That is why I asked you about "This" string in ibd. 

mysql> select unhex(conv(1416128883,10,16)) a;
+------+
| a    |
+------+
| This |
+------+
1 row in set (0.00 sec)

The first crash looks to be query cache related.

These are all MySQL and OS bugs.  No bad memory here.  I've seen this same scenario play out 10-20 times but nobody is willing to try fixing it.
If it will be fixed then we have to disallow printing of stack traces in the error log because it uses unsafe API's).

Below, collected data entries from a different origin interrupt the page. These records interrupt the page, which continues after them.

<file path="src/assert_macros.svh">
`ifndef ASSERT_MACROS_SVH
`define ASSERT_MACROS_SVH

// same-cycle implication, off while in reset
`define ASSERT_SAME(lbl, clk, rstn, ante, cons, msg) \
    lbl: assert property (@(posedge clk) disable iff (!(rstn)) (ante) |-> (cons)) \
        else $error(msg);

// next-cycle implication, off while in reset
`define ASSERT_NEXT(lbl, clk, rstn, ante, cons, msg) \
    lbl: assert property (@(posedge clk) disable iff (!(rstn)) (ante) |=> (cons)) \
        else $error(msg);

`endif

</file>
<file path="src/rsasv_pkg.sv">
`default_nettype none

package rsasv_pkg;

    localparam int FIELD_W    = 32;
    localparam int CFG_DATA_W = 32;
    localparam int CFG_ADDR_W = 4;

    localparam logic [1:0] REG_MODULUS  = 2'd0;
    localparam logic [1:0] REG_PRIV_EXP = 2'd1;
    localparam logic [1:0] REG_PUB_EXP  = 2'd2;

    typedef enum logic [2:0] {
        ST_IDLE,
        ST_REDUCE,
        ST_SQUARE,
        ST_MULT,
        ST_WRITE
    } rsasv_state_t;

endpackage

`default_nettype wire

</file>
<file path="src/rsa_sign_and_verify.sv">
// channel   | handshake                         | payload
// ----------+-----------------------------------+-------------------------------------------
// input     | s_valid / s_ready                 | s_message_hash
// result    | m_valid / m_ready                 | m_signature, m_recovered, m_matches_res
// config    | psel, penable, pwrite, pready = 1 | paddr, pwdata, prdata
//
// every reduce, square and multiply step of an item goes through the single
// modular double-and-add unit, one bit per cycle
// a modulus below two skips the arithmetic and goes straight to the write state
// aresetn is synchronous and active low; it restores the reset key registers
// s_ready is high only while idle; a finished item waits in its own state when
// the output register is still full, so m_ready low stalls the whole block
`default_nettype none

module rsa_sign_and_verify
    import rsasv_pkg::*;
#(
    parameter int KEY_BITS = 32
) (
    input  wire logic                  aclk,
    input  wire logic                  aresetn,

    input  wire logic                  psel,
    input  wire logic                  penable,
    input  wire logic                  pwrite,
    input  wire logic [CFG_ADDR_W-1:0] paddr,
    input  wire logic [CFG_DATA_W-1:0] pwdata,
    output logic      [CFG_DATA_W-1:0] prdata,
    output logic                       pready,

    input  wire logic                  s_valid,
    output logic                       s_ready,
    input  wire logic [FIELD_W-1:0]    s_message_hash,

    output logic                       m_valid,
    input  wire logic                  m_ready,
    output logic      [FIELD_W-1:0]    m_signature,
    output logic      [FIELD_W-1:0]    m_recovered,
    output logic                       m_matches_res
);

`include "assert_macros.svh"

    localparam int CNT_W = $clog2(KEY_BITS);
    localparam logic [CNT_W-1:0] CNT_MAX = CNT_W'(KEY_BITS - 1);
    localparam logic [KEY_BITS-1:0] KEY_ONE = {{(KEY_BITS-1){1'b0}}, 1'b1};
    localparam logic [KEY_BITS-1:0] KEY_TWO = {{(KEY_BITS-2){1'b0}}, 2'b10};

    // configuration
    logic [CFG_DATA_W-1:0] modulus_reg, modulus_next;
    logic [CFG_DATA_W-1:0] priv_exp_reg, priv_exp_next;
    logic [CFG_DATA_W-1:0] pub_exp_reg, pub_exp_next;

    // control
    rsasv_state_t     state_reg, state_next;
    logic [CNT_W-1:0] step_cnt_reg, step_cnt_next;
    logic [CNT_W-1:0] bit_cnt_reg, bit_cnt_next;
    logic             verify_reg, verify_next;
    logic             m_valid_reg, m_valid_next;

    // datapath
    logic [KEY_BITS-1:0] rem_reg, rem_next;
    logic [KEY_BITS-1:0] h_reg, h_next;
    logic [KEY_BITS-1:0] base_reg, base_next;
    logic [KEY_BITS-1:0] exp_reg, exp_next;
    logic [KEY_BITS-1:0] pacc_reg, pacc_next;
    logic [KEY_BITS-1:0] macc_reg, macc_next;
    logic [KEY_BITS-1:0] mop_reg, mop_next;
    logic [KEY_BITS-1:0] sig_reg, sig_next;
    logic [KEY_BITS-1:0] rec_reg, rec_next;
    logic [FIELD_W-1:0]  m_signature_reg, m_signature_next;
    logic [FIELD_W-1:0]  m_recovered_reg, m_recovered_next;
    logic                m_matches_res_reg, m_matches_res_next;

    // masked key values
    logic [63:0]         modulus_wide, priv_exp_wide, pub_exp_wide, hash_wide;
    logic [KEY_BITS-1:0] n_k, d_k, e_k, h_k;
    logic [63:0]         sig_wide, rec_wide;

    // shared unit: (2x + y) mod n for x, y < n
    logic [KEY_BITS-1:0] unit_x, unit_y, unit_res;
    logic [KEY_BITS+1:0] unit_t, unit_n1, unit_n2;

    logic cfg_wr, accept, out_free, small_n;
    logic mul_last, pow_last, sq_done, take_mult, bit_done, pow_done;

    assign modulus_wide  = {32'd0, modulus_reg};
    assign priv_exp_wide = {32'd0, priv_exp_reg};
    assign pub_exp_wide  = {32'd0, pub_exp_reg};
    assign hash_wide     = {32'd0, s_message_hash};
    assign n_k           = modulus_wide[KEY_BITS-1:0];
    assign d_k           = priv_exp_wide[KEY_BITS-1:0];
    assign e_k           = pub_exp_wide[KEY_BITS-1:0];
    assign h_k           = hash_wide[KEY_BITS-1:0];
    assign sig_wide      = 64'(sig_reg);
    assign rec_wide      = 64'(rec_reg);
    assign small_n       = (n_k < KEY_TWO);

    // config port
    assign pready = 1'b1;
    assign cfg_wr = psel && penable && pwrite && pready;

    always_comb begin
        modulus_next  = modulus_reg;
        priv_exp_next = priv_exp_reg;
        pub_exp_next  = pub_exp_reg;
        if (cfg_wr) begin
            unique case (paddr[3:2])
                REG_MODULUS:  modulus_next  = pwdata;
                REG_PRIV_EXP: priv_exp_next = pwdata;
                REG_PUB_EXP:  pub_exp_next  = pwdata;
                default: ;
            endcase
        end
    end

    always_comb begin
        unique case (paddr[3:2])
            REG_MODULUS:  prdata = modulus_reg;
            REG_PRIV_EXP: prdata = priv_exp_reg;
            REG_PUB_EXP:  prdata = pub_exp_reg;
            default:      prdata = '0;
        endcase
    end

    // shared modular double-and-add unit
    always_comb begin
        if (state_reg == ST_REDUCE) begin
            unit_x = rem_reg;
            unit_y = {{(KEY_BITS-1){1'b0}}, h_reg[KEY_BITS-1]};
        end else begin
            unit_x = macc_reg;
            unit_y = mop_reg[KEY_BITS-1] ? pacc_reg : '0;
        end
        unit_t  = {1'b0, unit_x, 1'b0} + {2'b00, unit_y};
        unit_n1 = {2'b00, n_k};
        unit_n2 = {1'b0, n_k, 1'b0};
        priority if (unit_t >= unit_n2) begin
            unit_res = unit_t[KEY_BITS-1:0] - unit_n2[KEY_BITS-1:0];
        end else if (unit_t >= unit_n1) begin
            unit_res = unit_t[KEY_BITS-1:0] - n_k;
        end else begin
            unit_res = unit_t[KEY_BITS-1:0];
        end
    end

    // sequencer flags
    assign accept    = s_valid && s_ready;
    assign out_free  = !m_valid_reg || m_ready;
    assign mul_last  = (step_cnt_reg == '0);
    assign pow_last  = (bit_cnt_reg == '0);
    assign sq_done   = (state_reg == ST_SQUARE) && mul_last;
    assign take_mult = sq_done && exp_reg[KEY_BITS-1];
    assign bit_done  = (sq_done && !exp_reg[KEY_BITS-1]) || ((state_reg == ST_MULT) && mul_last);
    assign pow_done  = bit_done && pow_last;

    // next state
    always_comb begin
        state_next = state_reg;
        unique case (state_reg)
            ST_IDLE: begin
                if (accept) begin
                    state_next = small_n ? ST_WRITE : ST_REDUCE;
                end
            end
            ST_REDUCE: begin
                if (mul_last) begin
                    state_next = ST_SQUARE;
                end
            end
            ST_SQUARE: begin
                priority if (take_mult) begin
                    state_next = ST_MULT;
                end else if (pow_done && verify_reg) begin
                    state_next = ST_WRITE;
                end else begin
                    state_next = ST_SQUARE;
                end
            end
            ST_MULT: begin
                if (mul_last) begin
                    state_next = (pow_done && verify_reg) ? ST_WRITE : ST_SQUARE;
                end
            end
            ST_WRITE: begin
                if (out_free) begin
                    state_next = ST_IDLE;
                end
            end
            default: state_next = ST_IDLE;
        endcase
    end

    // handshake outputs
    always_comb begin
        s_ready = (state_reg == ST_IDLE);
        m_valid = m_valid_reg;
    end

    assign m_signature   = m_signature_reg;
    assign m_recovered   = m_recovered_reg;
    assign m_matches_res = m_matches_res_reg;

    // datapath
    always_comb begin
        rem_next           = rem_reg;
        h_next             = h_reg;
        base_next          = base_reg;
        exp_next           = exp_reg;
        pacc_next          = pacc_reg;
        macc_next          = macc_reg;
        mop_next           = mop_reg;
        sig_next           = sig_reg;
        rec_next           = rec_reg;
        step_cnt_next      = step_cnt_reg;
        bit_cnt_next       = bit_cnt_reg;
        verify_next        = verify_reg;
        m_signature_next   = m_signature_reg;
        m_recovered_next   = m_recovered_reg;
        m_matches_res_next = m_matches_res_reg;
        m_valid_next       = m_valid_reg && !m_ready;

        unique case (state_reg)
            ST_IDLE: begin
                if (accept) begin
                    h_next        = h_k;
                    rem_next      = '0;
                    sig_next      = '0;
                    rec_next      = '0;
                    step_cnt_next = CNT_MAX;
                    verify_next   = 1'b0;
                end
            end
            ST_REDUCE: begin
                rem_next      = unit_res;
                h_next        = h_reg << 1;
                step_cnt_next = step_cnt_reg - 1'b1;
                if (mul_last) begin
                    base_next     = unit_res;
                    exp_next      = d_k;
                    pacc_next     = KEY_ONE;
                    mop_next      = KEY_ONE;
                    macc_next     = '0;
                    step_cnt_next = CNT_MAX;
                    bit_cnt_next  = CNT_MAX;
                end
            end
            ST_SQUARE, ST_MULT: begin
                macc_next     = unit_res;
                mop_next      = mop_reg << 1;
                step_cnt_next = step_cnt_reg - 1'b1;
                if (mul_last) begin
                    pacc_next     = unit_res;
                    macc_next     = '0;
                    step_cnt_next = CNT_MAX;
                    if (take_mult) begin
                        mop_next = base_reg;
                    end else begin
                        exp_next     = exp_reg << 1;
                        bit_cnt_next = bit_cnt_reg - 1'b1;
                        mop_next     = unit_res;
                        if (pow_last) begin
                            if (!verify_reg) begin
                                sig_next     = unit_res;
                                base_next    = unit_res;
                                exp_next     = e_k;
                                pacc_next    = KEY_ONE;
                                mop_next     = KEY_ONE;
                                bit_cnt_next = CNT_MAX;
                                verify_next  = 1'b1;
                            end else begin
                                rec_next = unit_res;
                            end
                        end
                    end
                end
            end
            ST_WRITE: begin
                if (out_free) begin
                    m_signature_next   = sig_wide[FIELD_W-1:0];
                    m_recovered_next   = rec_wide[FIELD_W-1:0];
                    m_matches_res_next = (rec_reg == rem_reg);
                    m_valid_next       = 1'b1;
                end
            end
            default: ;
        endcase
    end

    always_ff @(posedge aclk) begin
        if (!aresetn) begin
            modulus_reg  <= 32'd21;
            priv_exp_reg <= 32'd5;
            pub_exp_reg  <= 32'd5;
            state_reg    <= ST_IDLE;
            step_cnt_reg <= '0;
            bit_cnt_reg  <= '0;
            verify_reg   <= 1'b0;
            m_valid_reg  <= 1'b0;
        end else begin
            modulus_reg  <= modulus_next;
            priv_exp_reg <= priv_exp_next;
            pub_exp_reg  <= pub_exp_next;
            state_reg    <= state_next;
            step_cnt_reg <= step_cnt_next;
            bit_cnt_reg  <= bit_cnt_next;
            verify_reg   <= verify_next;
            m_valid_reg  <= m_valid_next;
        end
    end

    always_ff @(posedge aclk) begin
        rem_reg           <= rem_next;
        h_reg             <= h_next;
        base_reg          <= base_next;
        exp_reg           <= exp_next;
        pacc_reg          <= pacc_next;
        macc_reg          <= macc_next;
        mop_reg           <= mop_next;
        sig_reg           <= sig_next;
        rec_reg           <= rec_next;
        m_signature_reg   <= m_signature_next;
        m_recovered_reg   <= m_recovered_next;
        m_matches_res_reg <= m_matches_res_next;
    end

    // assertions
    `ASSERT_NEXT(a_write_fills_output, aclk, aresetn, (state_reg == ST_WRITE) && out_free, m_valid_reg, "finished item not moved to output register")
    `ASSERT_SAME(a_macc_reduced, aclk, aresetn, (state_reg == ST_SQUARE) || (state_reg == ST_MULT), macc_reg < n_k, "product accumulator not below modulus")
    `ASSERT_SAME(a_pacc_reduced, aclk, aresetn, (state_reg == ST_SQUARE) || (state_reg == ST_MULT), pacc_reg < n_k, "power accumulator not below modulus")
    `ASSERT_SAME(a_rem_reduced, aclk, aresetn, state_reg == ST_REDUCE, rem_reg < n_k, "remainder not below modulus")

endmodule

`default_nettype wire

</file>
<file path="config.mk">
export PLATFORM = sky130hd
export DESIGN_NAME = rsa_sign_and_verify
export DESIGN_NICKNAME = d
export VERILOG_FILES = /design/src/rsasv_pkg.sv /design/src/rsa_sign_and_verify.sv
export VERILOG_INCLUDE_DIRS = /design/src /design/src/src
export SDC_FILE = /design/constraint.sdc
export NUM_CORES = 1
export LEC_CHECK = 0
export BUFFER_PORTS_ARGS = -buffer_cell sky130_fd_sc_hd__buf_2
export CAP_MARGIN = 20
export CELL_PAD_IN_SITES_DETAIL_PLACEMENT = 1
export CELL_PAD_IN_SITES_GLOBAL_PLACEMENT = 1
export CORE_UTILIZATION = 49
export CTS_BUF_LIST = sky130_fd_sc_hd__clkbuf_4 sky130_fd_sc_hd__clkbuf_8
export CTS_CLUSTER_SIZE = 25
export DETAILED_ROUTE_END_ITERATION = 8
export GPL_TIMING_DRIVEN = 0
export HOLD_SLACK_MARGIN = 0.12
export PLACE_DENSITY_LB_ADDON = 0.1
export SLEW_MARGIN = 20
export SYNTH_ARGS = -nofsm -noshare
export SYNTH_HDL_FRONTEND = slang
export SYNTH_SLANG_ARGS = --single-unit
</file>
<file path="constraint.sdc">
create_clock -name aclk -period 8.42 [get_ports aclk]
set_clock_uncertainty 0.1 [all_clocks]
set_input_delay 1.263 -clock aclk [delete_from_list [all_inputs] [get_ports aclk]]
set_output_delay 1.263 -clock aclk [all_outputs]
set_load 0.05 [all_outputs]
</file>
==> out/metrics.csv <==
metric,value,unit
status,finished clean,
ys_top_cells_by_count,"578 x nand2_1, 353 x edfxtp_1, 260 x nor2_1",
num_vias,21600,
pin_count,175,
yosysWarnings,0,
drtIter0Drc,1486,
worstPathRequired,8.73,ns
period_minus_slack,8.20,ns
yosys_register_bits,464,
regArea,12800,sq um
start_util,49.9,%
die_h,229,microns
synth_top_area_cell,edfxtp_1,
grt_max_degree,53,
cts_tree,yes,
via_per_inst,5.95,
clock_latency,0.72,ns
multi_input_area,11500,sq um
postCtsHoldBufs,0,
cts_buffers,80,
start_kind,register,
grt_overflow_total,0,
clk_pin_slew,0.06,ns
tightest_slew,1.11,ns
antenna_cells,0,
first_global_vias,22600,
drive_gt1_share,15.3,%
drt-pass1-iter-count,5,
dieArea,52300,sq um
relSlewSlack,25.3,%
setup_violations,0,
synthesis.instances,2634,
htree_levels,3,
synth.cell_area,25200,sq um
avgSynthCellArea,9.57,sq um
hpwlAfterDp,67700,microns
antenna_found_initial,0,
crit_top_cell,nand2_1,
port_buffers,169,
clockBufferDepth,3,
die_x,229,microns
synth_fa_ha_area_share,5.05,%
max_freq,122,MHz
setup_tns,0,ns
synthSimpleGateAreaFrac,18.7,%
synthToLayoutAreaGrowth,15.0,%
synthFlopType,edfxtp_1,
ant_nets,0,
cts_root_buf,clkbuf_8,
max_stage_delay,0.58,ns
synth_seq_area_share,50.9,%
drt_drc_violations_left,0,
async_flop_share,0,%
rows,82,
synth_most_common_cell,nand2_1,
wl,89700,microns
hp-class,reg -> reg,
dpl-instance-area,27200,sq um
cp_top_family,compound AO/OA/AOI/OAI gates,
synth-xor-area-share,3.75,%
fillers,5871,
final_nets,3073,
synth_top_family_by_area,simple AND/OR/NAND/NOR gates,
hold_viol,0,
gp_congestion,0.948,
crit_type,reg -> reg,
grt_pass1_wl,135000,microns
routedWlPerCell,24.7,microns
numClockSinks,464,
end_kind,register,
rsz0062_at_grt,no,
syn_nets,2809,
synthMuxAreaShare,3.33,%
crit_path_cell_trace,or3b_1 > clkbuf_1 > clkbuf_2 > nand2_1 > nand2_1 > ha_1 > fa_1 > a21oi_1 > nand4b_1 > a31oi_2 > o2111ai_1 > nand2_1 > xor2_1 > ha_1 > buf_2 > a21oi_1 > a21boi_2 > o211ai_2 > a21oi_4 > o2111ai_2 > nand2_2 > o21ai_0 > o22ai_4 > o21ai_0,
crit_arrival,8.52,ns
maxCapViolCount,0,
synth_cell_types,104,
synth-compound-area-share,14.4,%
synthTopCellsByArea,"edfxtp_1 42%, dfxtp_1 8.8%, nand2_1 8.6%",
grtUsageTotal,34.0,%
coreArea,50500,sq um
synth_enable_flop_cells,353,
yosys.area.top_type_share,42.1,%
finalMaxSlewViolations,0,
worst-path-buf-inv,3,
final_cell_area,29000,sq um
post-route-period-util,97.4,%
cp_max_fo,10,
slowest_stage,or3b_1,
## what timing repair did
action,4_1_cts,5_1_grt
setup buffers,2,1
setup endpoints to repair,218,99
pin swaps,1,0
gates resized for setup,8,15
## path summary, 6_finish.rpt
check	from	end	slack [ns]	depth (start not counted)
setup / recovery	state_reg[0]	mop_reg[30]	0.22	24
hold / removal	sig_reg[4]	m_signature[4]	0.32	0
setup reg to reg	state_reg[0]	mop_reg[30]	0.22	24
hold reg to reg	sig_reg[4]	m_signature[4]	0.32	0
## routing by layer
layer | wire, microns | vias to the layer above | track usage [%]
met5 | 0 | - | 0
met4 | 4690 | 0 | 18.3
met3 | 4330 | 220 | 4.15
met2 | 45200 | 744 | 60.1
met1 | 35500 | 10800 | 40.4
li1 | - | 9872 | -
## through the flow
step           setup WS (ns)  utilization [%]  instances  hold WS [ns]
6_report               0.216             57.4       3631         0.319
3_3_place_gp           -1.09             53.3       3475         0.302
5_1_grt               0.0324             57.4       3631         0.326
3_5_place_dp          -0.910             53.9       3485         0.306
4_1_cts               0.0255             57.3       3630         0.320
2_1_floorplan           2.37                -       2634         0.300
## final cells by class
cell class                      instances  share of cell area, %
Clock inverter                         25                  0.760
Timing Repair Buffer                  182                   4.00
Buffer                                140                   2.15
Clock buffer                          118                   5.00
Sequential cell                       464                   44.2
Multi-Input combinational cell       1933                   39.7
Inverter                               97                   1.26
Tap cell                              672                   2.90
## cells by family after synthesis
logic type	Yosys count
and+or+nand+nor	1091
AOI/OAI and AO/OA	567
DFF	464
buffers and inverters	237
xor gates and xnor gates	108
adders and majority gates	100
muxes	66
other	1
## cell usage in the layout (no fill, tap or decap), types with 19 or more instances in the layout
cell type | synthesis | routed
a21o_1 | 27 | 27
a21oi_1 | 214 | 212
a31oi_1 | 55 | 55
and3_1 | 48 | 48
buf_2 | 13 | 182
clkbuf_1 | 110 | 104
clkbuf_4 | 0 | 29
clkbuf_8 | 0 | 90
dfxtp_1 | 111 | 111
edfxtp_1 | 353 | 353
ha_1 | 97 | 97
inv_1 | 87 | 85
mux2i_1 | 40 | 40
nand2_1 | 578 | 576
nand3_1 | 33 | 33
nand4_1 | 20 | 20
nor2_1 | 260 | 258
nor3_1 | 37 | 36
nor4_1 | 24 | 23
o211ai_1 | 19 | 19
o21ai_0 | 109 | 108
xnor2_1 | 52 | 52
xor2_1 | 56 | 56
Power is left out: the tool's default activity adds up to more than one toggle a clock period on the data nets, which glitch-free logic cannot reach.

I really wonder if --gdb option of mysqld should be used in production instead (and customer/user has to analyze core files all crashes).

Hello,
We have a similar problem:
- HW - The database is hosted  on Virtual machine
 - OS - OS is RHEL 6.6
 - Database - MySQL 5.6.21 standalone
The attached file "CH-EU-MYSQL.err" contains details.

Thank you four your help.

Hi,

There are no files attached ...

Hello,
Hop you are able to get attached log file from January 11th.

We were able to restore the database but the incident has happened again on 20th Feb 2018. This time were not able to take backup after starting database in recovery mode. So there was data loss this time.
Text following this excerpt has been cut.